The last step is to modify InternalReceiveAsync method so it skips UTF-8 validation for compressed messages and properly creates CompressionWebSocketReceiveResult.

private async Task<WebSocketReceiveResult> InternalReceiveAsync(ArraySegment<byte> payloadBuffer,
    CancellationToken cancellationToken)
{
    ...

    try
    {
        while (true)
        {
            ...

            if ((header.Opcode == WebSocketMessageOpcode.Text) && !header.Compressed
                && !TryValidateUtf8(
                    new ArraySegment<byte>(payloadBuffer.Array, payloadBuffer.Offset, bytesToCopy),
                    header.Fin, _utf8TextState))
            {
                await CloseWithReceiveErrorAndThrowAsync(WebSocketCloseStatus.InvalidPayloadData,
                    WebSocketError.Faulted, cancellationToken).ConfigureAwait(false);
            }

            _lastReceiveHeader = header;
            return new CompressionWebSocketReceiveResult(
                bytesToCopy,
                header.Opcode == WebSocketMessageOpcode.Text ?
                    WebSocketMessageType.Text : WebSocketMessageType.Binary,
                header.Compressed,
                bytesToCopy == 0 || (header.Fin && header.PayloadLength == 0));
        }
    }
    catch (Exception ex)
    {
        ...
    }
    finally
    {
        ...
    }
}

With those changes in place the WebSocket implementation has support for per-message compression framework. A support for specific compression extension can be implemented on top of that.

Deflate based PMCE

The second thing which Compression Extensions for WebSocket standard defines is permessage-deflate compression extension. This extension specifies a way of compressesing message payload using the DEFLATE algorithm with help of the byte boundary alignment method. But first it is worth to implement concepts which are shared by all potential compression extensions - receiving and sending the message payload.

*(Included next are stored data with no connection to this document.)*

===== src/rtl/muxbus_pkg.sv =====
package muxbus_pkg;
  typedef enum logic {
    CONV_SPLIT = 1'b0,
    CONV_DS    = 1'b1
  } conv_e;

  typedef struct packed {
    logic ale;
    logic rd;
    logic wr;
  } access_t;
endpackage


===== src/rtl/muxbus_sync.sv =====
module muxbus_sync #(
  parameter int W      = 1,
  parameter int STAGES = 2
) (
  input  logic         clk,
  input  logic         rst,
  input  logic [W-1:0] d_in,
  output logic [W-1:0] d_out
);
  logic [W-1:0] chain [STAGES];

  always_ff @(posedge clk) begin
    if (rst) chain[0] <= '0;
    else     chain[0] <= d_in;
  end

  generate
    for (genvar s = 1; s < STAGES; s++) begin : g_stage
      always_ff @(posedge clk) begin
        if (rst) chain[s] <= '0;
        else     chain[s] <= chain[s-1];
      end
    end
  endgenerate

  assign d_out = chain[STAGES-1];
endmodule


===== src/rtl/muxbus_decode.sv =====
module muxbus_decode
  import muxbus_pkg::*;
(
  input  logic    conv_ds,
  input  logic    cs_n_s,
  input  logic    as_s,
  input  logic    ds_rdn_s,
  input  logic    rw_wrn_s,
  output access_t acc
);
  conv_e conv;
  logic  sel;

  always_comb begin
    conv = conv_e'(conv_ds);
    sel  = ~cs_n_s;
    acc.ale = sel & as_s;
    if (conv == CONV_DS) begin
      acc.rd = sel & ds_rdn_s & rw_wrn_s;
      acc.wr = sel & ds_rdn_s & ~rw_wrn_s;
    end else begin
      acc.rd = sel & ~ds_rdn_s;
      acc.wr = sel & ~rw_wrn_s;
    end
  end
endmodule


===== src/rtl/muxbus_cycle.sv =====
module muxbus_cycle
  import muxbus_pkg::*;
#(
  parameter int DATA_W = 8,
  parameter int ADDR_W = 7,
  parameter int PRIME  = 3
) (
  input  logic              clk,
  input  logic              rst,
  input  access_t           acc,
  input  logic [DATA_W-1:0] bus_s,
  input  logic [DATA_W-1:0] rd_data,
  output logic [ADDR_W-1:0] reg_addr,
  output logic [DATA_W-1:0] wr_data,
  output logic              wr_pulse,
  output logic              rd_pulse,
  output logic [DATA_W-1:0] bus_out,
  output logic              bus_oe
);
  localparam int CNT_W = $clog2(PRIME + 1);

  logic [CNT_W-1:0]  prime_cnt;
  logic              primed;
  access_t           acc_q;
  logic [DATA_W-1:0] wr_shadow;
  logic [DATA_W-1:0] out_q;
  logic              ale_fall, rd_rise, wr_fall;

  assign primed   = (prime_cnt == CNT_W'(PRIME));
  assign ale_fall = primed & acc_q.ale & ~acc.ale;
  assign rd_rise  = primed & acc.rd & ~acc_q.rd;
  assign wr_fall  = primed & acc_q.wr & ~acc.wr;

  always_ff @(posedge clk) begin
    if (rst) begin
      prime_cnt <= '0;
      acc_q     <= '0;
      wr_shadow <= '0;
      reg_addr  <= '0;
      wr_data   <= '0;
      wr_pulse  <= 1'b0;
      rd_pulse  <= 1'b0;
      bus_oe    <= 1'b0;
      out_q     <= '0;
    end else begin
      if (!primed) prime_cnt <= prime_cnt + 1'b1;
      acc_q    <= acc;
      if (acc.wr) wr_shadow <= bus_s;
      if (ale_fall) reg_addr <= bus_s[ADDR_W-1:0];
      if (wr_fall)  wr_data  <= wr_shadow;
      wr_pulse <= wr_fall;
      rd_pulse <= rd_rise;
      bus_oe   <= primed & acc.rd;
      out_q    <= rd_data;
    end
  end

  assign bus_out = bus_oe ? out_q : '0;


  wr_single_chk: assert property (@(posedge clk) disable iff (rst)
    wr_pulse |=> !wr_pulse);


  rd_single_chk: assert property (@(posedge clk) disable iff (rst)
    rd_pulse |=> !rd_pulse);


  rd_drive_chk: assert property (@(posedge clk) disable iff (rst)
    rd_pulse |-> bus_oe);


  addr_hold_chk: assert property (@(posedge clk) disable iff (rst)
    !$past(ale_fall) |-> $stable(reg_addr));


  sel_quiet_chk: assert property (@(posedge clk) disable iff (rst)
    (!acc.wr && !acc_q.wr) |=> !wr_pulse);
endmodule


===== src/rtl/muxbus_front.sv =====
module muxbus_front #(
  parameter int DATA_W = 8,
  parameter int ADDR_W = 7,
  parameter int SYNC_STAGES = 2
) (
  input  logic              clk,
  input  logic              rst,
  input  logic              conv_ds,
  input  logic              cs_n,
  input  logic              as_ale,
  input  logic              ds_rdn,
  input  logic              rw_wrn,
  input  logic [DATA_W-1:0] bus_in,
  output logic [DATA_W-1:0] bus_out,
  output logic              bus_oe,
  output logic [ADDR_W-1:0] reg_addr,
  output logic [DATA_W-1:0] wr_data,
  output logic              wr_pulse,
  output logic              rd_pulse,
  input  logic [DATA_W-1:0] rd_data
);
  import muxbus_pkg::*;

  localparam int CTRL_W = 4;
  localparam int SYN_W  = CTRL_W + DATA_W;
  localparam int PRIME  = SYNC_STAGES + 1;

  logic [SYN_W-1:0]  raw_in, syn_out;
  logic [DATA_W-1:0] bus_s;
  access_t           acc;

  assign raw_in = {bus_in, cs_n, as_ale, ds_rdn, rw_wrn};
  assign bus_s  = syn_out[SYN_W-1:CTRL_W];

  muxbus_sync #(.W(SYN_W), .STAGES(SYNC_STAGES)) sync_i (
    .clk   (clk),
    .rst   (rst),
    .d_in  (raw_in),
    .d_out (syn_out)
  );

  muxbus_decode decode_i (
    .conv_ds  (conv_ds),
    .cs_n_s   (syn_out[3]),
    .as_s     (syn_out[2]),
    .ds_rdn_s (syn_out[1]),
    .rw_wrn_s (syn_out[0]),
    .acc      (acc)
  );

  muxbus_cycle #(.DATA_W(DATA_W), .ADDR_W(ADDR_W), .PRIME(PRIME)) cycle_i (
    .clk      (clk),
    .rst      (rst),
    .acc      (acc),
    .bus_s    (bus_s),
    .rd_data  (rd_data),
    .reg_addr (reg_addr),
    .wr_data  (wr_data),
    .wr_pulse (wr_pulse),
    .rd_pulse (rd_pulse),
    .bus_out  (bus_out),
    .bus_oe   (bus_oe)
  );
endmodule


===== config.mk =====
export PLATFORM = sky130hd
export DESIGN_NAME = muxbus_front
export DESIGN_NICKNAME = d
export VERILOG_FILES = /design/src/rtl/muxbus_pkg.sv /design/src/rtl/muxbus_sync.sv /design/src/rtl/muxbus_decode.sv /design/src/rtl/muxbus_cycle.sv /design/src/rtl/muxbus_front.sv
export SDC_FILE = /design/constraint.sdc
export NUM_CORES = 1
export LEC_CHECK = 0
export ABC_AREA = 1
export BUFFER_PORTS_ARGS = -buffer_cell sky130_fd_sc_hd__buf_4
export CAP_MARGIN = 5
export CORE_UTILIZATION = 45
export DETAILED_ROUTE_END_ITERATION = 8
export GPL_ROUTABILITY_DRIVEN = 0
export GPL_TIMING_DRIVEN = 1
export PLACE_DENSITY_LB_ADDON = 0.3
export SLEW_MARGIN = 20
export SYNTH_ARGS = -nofsm -noshare
export SYNTH_HDL_FRONTEND = slang
export SYNTH_SLANG_ARGS = --single-unit

===== constraint.sdc =====
create_clock -name clk -period 1.4 [get_ports clk]
set_input_delay 0.28 -clock clk [delete_from_list [all_inputs] [get_ports clk]]
set_output_delay 0.28 -clock clk [all_outputs]
set_load 0.005 [all_outputs]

Methods responsible for handling those operations should be able to properly concatenate or split the message into frames.

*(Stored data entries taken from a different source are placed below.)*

--- config.mk ---
export PLATFORM = sky130hd
export DESIGN_NAME = blk_xlate_match
export DESIGN_NICKNAME = d
export VERILOG_FILES = /design/src/rtl/blk_xlate_match.sv
export SDC_FILE = /design/constraint.sdc
export NUM_CORES = 1
export LEC_CHECK = 0
export BUFFER_PORTS_ARGS = -buffer_cell sky130_fd_sc_hd__buf_4
export CORE_ASPECT_RATIO = 2
export CORE_MARGIN = 2
export CORE_UTILIZATION = 40
export CTS_CLUSTER_DIAMETER = 200
export DETAILED_ROUTE_END_ITERATION = 6
export SETUP_SLACK_MARGIN = 0.1
export SLEW_MARGIN = 20
export SYNTH_ARGS = -nofsm -noshare
export SYNTH_HDL_FRONTEND = slang
export SYNTH_SLANG_ARGS = --single-unit
--- constraint.sdc ---
create_clock -name clk -period 4 [get_ports clk]
set_input_delay 0.6 -clock clk [delete_from_list [all_inputs] [get_ports clk]]
set_output_delay 0.6 -clock clk [all_outputs]
set_load 0.1 [all_outputs]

public abstract class WebSocketCompressionProviderBase
{
    private readonly int? _sendSegmentSize;

    ...

    protected async Task SendMessageAsync(WebSocket webSocket, byte[] message,
        WebSocketMessageType messageType, bool compressed, CancellationToken cancellationToken)
    {
        if (webSocket.State == WebSocketState.Open)
        {
            if (_sendSegmentSize.HasValue && (_sendSegmentSize.Value < message.Length))
            {
                int messageOffset = 0;
                int messageBytesToSend = message.Length;

                while (messageBytesToSend > 0)
                {
                    int messageSegmentSize = Math.Min(_sendSegmentSize.Value, messageBytesToSend);
                    ArraySegment<byte> messageSegment = new ArraySegment<byte>(message, messageOffset,
                        messageSegmentSize);

                    messageOffset += messageSegmentSize;
                    messageBytesToSend -= messageSegmentSize;

                    await SendAsync(webSocket, messageSegment, messageType, compressed,
                        (messageBytesToSend == 0), cancellationToken);
                }
            }
            else
            {
                ArraySegment<byte> messageSegment = new ArraySegment<byte>(message, 0, message.Length);

                await SendAsync(webSocket, messageSegment, messageType, compressed, true,
                    cancellationToken);
            }
        }
    }

    private Task SendAsync(WebSocket webSocket, ArraySegment<byte> messageSegment,
        WebSocketMessageType messageType, bool compressed, bool endOfMessage,
        CancellationToken cancellationToken)
    {
        if (compressed)
        {
            CompressionWebSocket compressionWebSocket = (webSocket as CompressionWebSocket)
            ?? throw new InvalidOperationException($"Used WebSocket must be CompressionWebSocket.");

            return compressionWebSocket.SendAsync(messageSegment, messageType, true, endOfMessage,
                cancellationToken);
        }
        else
        {
            return webSocket.SendAsync(messageSegment, messageType, endOfMessage, cancellationToken);
        }
    }

    protected async Task<byte[]> ReceiveMessagePayloadAsync(WebSocket webSocket,
        WebSocketReceiveResult webSocketReceiveResult, byte[] receivePayloadBuffer)
    {
        byte[] messagePayload = null;

        if (webSocketReceiveResult.EndOfMessage)
        {
            messagePayload = new byte[webSocketReceiveResult.Count];
            Array.Copy(receivePayloadBuffer, messagePayload, webSocketReceiveResult.Count);
        }
        else
        {
            IEnumerable<byte> webSocketReceivedBytesEnumerable = Enumerable.Empty<byte>();
            webSocketReceivedBytesEnumerable = webSocketReceivedBytesEnumerable
                .Concat(receivePayloadBuffer);

            while (!webSocketReceiveResult.EndOfMessage)
            {
                webSocketReceiveResult = await webSocket.ReceiveAsync(
                    new ArraySegment<byte>(receivePayloadBuffer), CancellationToken.None);
                webSocketReceivedBytesEnumerable = webSocketReceivedBytesEnumerable
                    .Concat(receivePayloadBuffer.Take(webSocketReceiveResult.Count));
            }

            messagePayload = webSocketReceivedBytesEnumerable.ToArray();
        }

        return messagePayload;
    }
}

With this base the permessage-deflate specifics can be implemented. Let's start with the byte boundary alignment method. In practice it boils down to two operations:

  • In case of compression operation the compressed data should end with empty deflate block and last four octets of that block removed.
  • In case of decompression operation last four octets of empty deflate block should be appended to the received payload before decompression.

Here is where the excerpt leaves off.